AAFP Board Chair Neil Brooks, M.D., of Rockville, Conn., took that message to Medicare's Practicing Physicians Advisory Council March 15 in Washington, D.C.
"Whether it is physician office laboratories, coding, reimbursement or even death, the Health Care Financing Administration probably has issued a rule about it," said Brooks. "The rules and paperwork have erected a very real and daunting challenge to simply treating the beneficiary."
HCFA's new Physician Regulatory Initiative Team is trying to identify the most burdensome Medicare rules. To help the team, 80 AAFP commission and committee members filled out a survey on Medicare hassles in January.
Brooks summarized what the survey respondents said:
- Medicare is the only program that continually brands physicians as guilty of fraud and abuse and creates a climate of fear of civil or criminal sanctions for honest mistakes. Doctors are surrounded by an "aura of criminality," as one respondent put it.
- Medicare is increasingly inflexible. Physicians feel they are losing control of medical decision making.

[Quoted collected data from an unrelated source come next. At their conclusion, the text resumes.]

===== src/core/serial_irq_regs.sv =====
`timescale 1ns/100ps
`include "serial_irq_defs.svh"

// Functional notes
// In every mode an overrun flag with its enable set raises the receive summary, and never with the enable clear.
// In byte and bit synchronous modes a CRC error flag with its enable set raises the receive summary.
// In asynchronous mode the CRC error enable reads as zero and software writes zero to it.
// Bits 1-0 of the receive error enable and bits 6-0 of the frame enable read zero and are written zero.
// Only in bit synchronous mode a frame end flag with bit 7 enable raises the summary; elsewhere bit 7 reads zero.
// In mono-sync mode the low sync byte is the receive SYN character.
// In bi-sync mode the low sync byte is bits 7-0 of the 16-bit SYN pattern for both directions.
// In bi-sync mode the high sync byte is bits 15-8 of the 16-bit SYN pattern for both directions.
// In mono-sync and external-sync modes the high sync byte is the transmitted SYN character.
// The low byte is unused in asynchronous and external-sync modes, the high byte in asynchronous mode.
// In HDLC with no address check both sync bytes are unused.
// In HDLC the low byte is address bits 7-0 for single-1 and dual checking and unused for single-2.
// In HDLC the high byte is address bits 15-8 for single-2 and dual checking and unused for single-1.
// In bit synchronous mode the sync bytes are never transmitted; software puts address octets in the buffer.
// Software puts the first octet of a two-octet pattern in the low byte and the second in the high byte.
// An interrupt request goes out only while a status bit and its enable are both one.
// The sync bytes are plain reset-cleared read/write storage feeding the steering logic, whose outputs are registered.
module serial_irq_regs
    import serial_irq_pkg::*;
(
    input wire logic sys_clk,
    input wire logic rst,
    input wire logic wb_cyc_i,
    input wire logic wb_stb_i,
    input wire logic wb_we_i,
    input wire logic [7:0] wb_adr_i,
    input wire logic [3:0] wb_sel_i,
    input wire logic [31:0] wb_dat_i,
    output logic [31:0] wb_dat_o,
    output logic wb_ack_o,
    input wire logic rx_overrun_flag,
    input wire logic crc_error_flag,
    input wire logic frame_end_flag,
    output logic rx_interrupt_summary,
    output logic irq,
    output logic [15:0] tx_syn_pattern,
    output logic tx_syn_valid,
    output logic tx_syn_wide,
    output logic [15:0] rx_syn_pattern,
    output logic rx_syn_valid,
    output logic rx_syn_wide,
    output logic [15:0] station_addr,
    output logic station_addr_low_used,
    output logic station_addr_high_used
);

    // ****************************************
    // state
    // ****************************************
    regs_state_type state_r;
    regs_state_type state_nxt;

    logic access;
    logic wr_commit;
    logic lane0;
    logic [7:0] wbyte;
    logic rx_overrun_flag_hit;
    logic crc_hit;
    logic eom_hit;
    logic [2:0] hits;
    logic [2:0] clr_mask;
    logic [7:0] rx_err_ie_view;
    logic [7:0] frame_ie_view;
    logic [7:0] mode_view;
    logic [15:0] sel_tx_syn;
    logic sel_tx_valid;
    logic sel_tx_wide;
    logic [15:0] sel_rx_syn;
    logic sel_rx_valid;
    logic sel_rx_wide;
    logic [15:0] sel_addr;
    logic sel_low_used;
    logic sel_high_used;

    // ****************************************
    // sync/address steering
    // ****************************************
    sync_addr_select u_select (
        .mode(state_r.mode),
        .sync_mode(state_r.sync_mode),
        .addr_chk(state_r.addr_chk),
        .sa_low(state_r.sa_low),
        .sa_high(state_r.sa_high),
        .tx_syn(sel_tx_syn),
        .tx_syn_valid(sel_tx_valid),
        .tx_syn_wide(sel_tx_wide),
        .rx_syn(sel_rx_syn),
        .rx_syn_valid(sel_rx_valid),
        .rx_syn_wide(sel_rx_wide),
        .addr(sel_addr),
        .addr_low_used(sel_low_used),
        .addr_high_used(sel_high_used)
    );

    // ****************************************
    // bus decode helpers
    // ****************************************
    assign access = wb_cyc_i & wb_stb_i;
    assign wr_commit = access & wb_we_i & state_r.ack;
    assign lane0 = wb_sel_i[0];
    assign wbyte = wb_dat_i[7:0];

    // ****************************************
    // interrupt conditions
    // ****************************************
    always_comb begin
        rx_overrun_flag_hit = rx_overrun_flag & state_r.rx_overrun_flag_en;
        crc_hit = crc_error_flag & state_r.crc_en
            & (state_r.mode != MODE_ASYNC);
        eom_hit = frame_end_flag & state_r.eom_en
            & (state_r.mode == MODE_BIT_SYNC);
        hits = 3'h0;
        hits[`EVT_RX_OVERRUN_FLAG] = rx_overrun_flag_hit;
        hits[`EVT_CRC] = crc_hit;
        hits[`EVT_EOM] = eom_hit;
    end

    // ****************************************
    // read views with reserved bits at zero
    // ****************************************
    always_comb begin
        rx_err_ie_view = 8'h00;
        rx_err_ie_view[`BIT_RX_OVERRUN_FLAG_EN] = state_r.rx_overrun_flag_en;
        rx_err_ie_view[`BIT_CRC_EN] = state_r.crc_en
            & (state_r.mode != MODE_ASYNC);
        frame_ie_view = 8'h00;
        frame_ie_view[`BIT_EOM_EN] = state_r.eom_en
            & (state_r.mode == MODE_BIT_SYNC);
        mode_view = 8'h00;
        mode_view[`MODE_MSB:`MODE_LSB] = state_r.mode;
        mode_view[`SYNC_MSB:`SYNC_LSB] = state_r.sync_mode;
        mode_view[`ACHK_MSB:`ACHK_LSB] = state_r.addr_chk;
    end

    // ****************************************
    // next state
    // ****************************************
    always_comb begin
        state_nxt = state_r;
        clr_mask = 3'h0;

        // one wait state, ack drops the cycle after it rose
        state_nxt.ack = access & ~state_r.ack;

        // read data captured together with ack
        if (access & ~state_r.ack) begin
            state_nxt.dat = `RST_WORD;
            case (wb_adr_i)
                `OFS_RX_ERR_IE: begin
                    state_nxt.dat[7:0] = rx_err_ie_view;
                end
                `OFS_FRAME_IE: begin
                    state_nxt.dat[7:0] = frame_ie_view;
                end
                `OFS_SA_LOW: begin
                    state_nxt.dat[7:0] = state_r.sa_low;
                end
                `OFS_SA_HIGH: begin
                    state_nxt.dat[7:0] = state_r.sa_high;
                end
                `OFS_MODE_CTRL: begin
                    state_nxt.dat[7:0] = mode_view;
                end
                `OFS_IRQ_STATUS: begin
                    state_nxt.dat[2:0] = state_r.irq_stat;
                    state_nxt.dat[`EVT_SUMMARY] = state_r.summary;
                end
                `OFS_IRQ_ENABLE: begin
                    state_nxt.dat[2:0] = state_r.irq_en;
                end
                default: begin
                    state_nxt.dat = `RST_WORD;
                end
            endcase
        end else begin
            state_nxt.dat = `RST_WORD;
        end

        // writes take effect on the edge that sees ack
        if (wr_commit & lane0) begin
            case (wb_adr_i)
                `OFS_RX_ERR_IE: begin
                    state_nxt.rx_overrun_flag_en = wbyte[`BIT_RX_OVERRUN_FLAG_EN];
                    state_nxt.crc_en = wbyte[`BIT_CRC_EN]
                        & (state_r.mode != MODE_ASYNC);
                end
                `OFS_FRAME_IE: begin
                    state_nxt.eom_en = wbyte[`BIT_EOM_EN]
                        & (state_r.mode == MODE_BIT_SYNC);
                end
                `OFS_SA_LOW: begin
                    state_nxt.sa_low = wbyte;
                end
                `OFS_SA_HIGH: begin
                    state_nxt.sa_high = wbyte;
                end
                `OFS_MODE_CTRL: begin
                    state_nxt.mode =
                        chan_mode_type'(wbyte[`MODE_MSB:`MODE_LSB]);
                    state_nxt.sync_mode =
                        sync_mode_type'(wbyte[`SYNC_MSB:`SYNC_LSB]);
                    state_nxt.addr_chk =
                        addr_check_type'(wbyte[`ACHK_MSB:`ACHK_LSB]);
                end
                `OFS_IRQ_CLEAR: begin
                    clr_mask = wbyte[2:0];
                end
                `OFS_IRQ_ENABLE: begin
                    state_nxt.irq_en = wbyte[2:0];
                end
                default: begin
                    clr_mask = 3'h0;
                end
            endcase
        end

        // summary follows flag and enable pairs
        state_nxt.summary = |hits;

        // sticky status, a new event beats a clear
        state_nxt.irq_stat = (state_r.irq_stat & ~clr_mask) | hits;

        // level interrupt from enabled status bits
        state_nxt.irq = |(state_nxt.irq_stat & state_nxt.irq_en);

        // steered sync/address values registered for output
        state_nxt.tx_syn = sel_tx_syn;
        state_nxt.tx_syn_valid = sel_tx_valid;
        state_nxt.tx_syn_wide = sel_tx_wide;
        state_nxt.rx_syn = sel_rx_syn;
        state_nxt.rx_syn_valid = sel_rx_valid;
        state_nxt.rx_syn_wide = sel_rx_wide;
        state_nxt.addr = sel_addr;
        state_nxt.addr_low_used = sel_low_used;
        state_nxt.addr_high_used = sel_high_used;
    end

    // ****************************************
    // registers
    // ****************************************
    always_ff @(posedge sys_clk or posedge rst) begin
        if (rst) begin
            state_r.ack <= 1'b0;
            state_r.dat <= `RST_WORD;
            state_r.rx_overrun_flag_en <= 1'b0;
            state_r.crc_en <= 1'b0;
            state_r.eom_en <= 1'b0;
            state_r.sa_low <= `RST_BYTE;
            state_r.sa_high <= `RST_BYTE;
            state_r.mode <= MODE_ASYNC;
            state_r.sync_mode <= SYNC_MONO;
            state_r.addr_chk <= ACHK_NONE;
            state_r.irq_stat <= `RST_EVT;
            state_r.irq_en <= `RST_EVT;
            state_r.irq <= 1'b0;
            state_r.summary <= 1'b0;
            state_r.tx_syn <= 16'h0000;
            state_r.tx_syn_valid <= 1'b0;
            state_r.tx_syn_wide <= 1'b0;
            state_r.rx_syn <= 16'h0000;
            state_r.rx_syn_valid <= 1'b0;
            state_r.rx_syn_wide <= 1'b0;
            state_r.addr <= 16'h0000;
            state_r.addr_low_used <= 1'b0;
            state_r.addr_high_used <= 1'b0;
        end else begin
            state_r <= state_nxt;
        end
    end

    // ****************************************
    // outputs
    // ****************************************
    assign wb_dat_o = state_r.dat;
    assign wb_ack_o = state_r.ack;
    assign rx_interrupt_summary = state_r.summary;
    assign irq = state_r.irq;
    assign tx_syn_pattern = state_r.tx_syn;
    assign tx_syn_valid = state_r.tx_syn_valid;
    assign tx_syn_wide = state_r.tx_syn_wide;
    assign rx_syn_pattern = state_r.rx_syn;
    assign rx_syn_valid = state_r.rx_syn_valid;
    assign rx_syn_wide = state_r.rx_syn_wide;
    assign station_addr = state_r.addr;
    assign station_addr_low_used = state_r.addr_low_used;
    assign station_addr_high_used = state_r.addr_high_used;

endmodule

- Contradictory answers and delays by Medicare carriers make it hard to comply with regulations. Physicians fear that even asking for explanations of rules may lead to audits.
- Survey respondents most often named the following as problems: medical necessity rules, rules about use of notes written by students in teaching situations, and documentation of evaluation and management services.
Brooks suggested ways to alleviate the hassles and asked the advisory council to recommend those changes to HCFA. Brooks' testimony is at www.aafp.org/x1191.xml.